# BenQ unveils two 1080p 3D projectors at CES



## mechman (Feb 8, 2007)

_*BenQ's New W1070 and W1080ST Projectors Reshape Home Entertainment*_

_Company's Full HD 1080p 3D Projectors Offer Consumers Brilliant Balance of Value and Performance_

_LAS VEGAS - 2013 International CES - Jan. 7, 2013 - BenQ America Corp. today strengthened its leadership position in the home entertainment space with the introduction of its price-defying W1070 and W1080ST projectors. At $1,099, the W1070 provides full HD 1080p 3D projection using the high-end DLP® Dark Chip 3 (DC3) typically reserved for higher-priced models. The W1080ST - a short-throw full HD1080p 3D home projector at only $1,299 - brings big screen entertainment to any home theater regardless of space configuration._

_Built to take center stage in today's media-rich home entertainment lifestyles, the W1070 and W1080ST deliver immersive 3D connectivity from Blu-ray™ players, gaming consoles, and other supported 3D cable boxes, in addition to PCs.

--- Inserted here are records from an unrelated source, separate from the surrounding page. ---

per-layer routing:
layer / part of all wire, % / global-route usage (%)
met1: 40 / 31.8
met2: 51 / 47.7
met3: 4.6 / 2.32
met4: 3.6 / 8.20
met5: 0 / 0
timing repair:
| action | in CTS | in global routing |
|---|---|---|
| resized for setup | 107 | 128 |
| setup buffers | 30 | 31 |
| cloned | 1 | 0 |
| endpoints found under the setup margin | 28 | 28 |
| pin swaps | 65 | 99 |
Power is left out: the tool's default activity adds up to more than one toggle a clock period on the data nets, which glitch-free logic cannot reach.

The duo supports all the latest formats and standards such as NVIDIA® 3DTV Play™, DLP® Link™, and dual HDMI® to provide even more source switching flexibility. Designed with DLP's DC3, the projectors allow viewers to enjoy razor-sharp 3D content, full HD1080p picture quality, a 10,000:1 contrast ratio for stunningly vivid images, and built-in 2-watt stereo speakers for added convenience. The pair takes the home theater experience to an entirely new level of simplicity and enjoyment at an amazing value._

_Made for consumers without large rooms or large budgets, the W1080ST further simplifies installation and setup by providing tremendous flexibility in projector placement. The W1080ST delivers an image more than 100 inches wide at less than six feet away from the screen, becoming the world's only home theater projector to deliver full HD 1080p quality and 3D so close to the screen. To safeguard close-range installations, the W1080ST features an "Auto Blank" mode that blocks light output when objects are detected in front of the lens. Especially useful for coffee-table setups and other short-throw scenarios, the mode avoids flashing light directly in users' eyes when crossing the projection._

_With a Rec. 709 color gamut, the W1080ST also enables color calibration right out of the box. Users can enjoy projected color images that match film studio and television broadcast standards with no adjustments necessary. Combined with independent 3D color control and the flexibility of performance/color adjustment with three preset modes and two user modes, the W1080ST offers outstanding benefits for consumers who demand big screen entertainment regardless of their room requirements._

_"BenQ continues to bring practical display solutions to the home for the ultimate in big screen entertainment," said Lars Yoder, President of BenQ America Corp. "With the W1070 we have achieved a great balance between cost and performance, while the short-throw W1080ST adds flexibility to place the projector in the front of the room for a large screen projection experience. Our two latest projectors further establish BenQ as an innovative leader in home projection and ensure that home entertainment will never be the same."_

_In addition, the W1070 and W1080ST are ISFccc-certified by the Imaging Science Foundation® (ISF®), a feature that was until now only reserved for higher-priced video displays. ISFccc enables viewers to enjoy a perfectly calibrated picture along with two optimized modes - ISF Day and ISF Night - delivering an unparalleled professional viewing experience. Furthermore, at only 6.4 pounds and with a variety of connection options, the projectors offer added flexibility and are portable enough to take the movie or gaming experience to other locations if desired._

_Beautifully designed, the W1070 and W1080ST also cut costs and energy consumption by integrating BenQ's industry-leading SmartEco™ technology for longer lamp life. In "SmartEco" mode, the projectors automatically adjust lamp power to maximize power savings by delivering the best contrast and brightness performance using only as much light as needed. To further reduce power consumption, a "no source detected" mode automatically lowers brightness to 30 percent when no display has been detected for more than three minutes. In the "Eco Blank" mode, the projectors are capable of power savings up to 70 percent. In addition, the W1070 and W1080ST do not require filters to clean or replace, which further reduces the projectors' total cost of ownership (TCO)._

_The W1070 and W1080ST are available now and retail for $1,099 and $1,299, respectively. The duo makes its debut at the 2013 International CES._

_More information on the full line of BenQ products is available at www.benq.us._


Source: Press Release


----------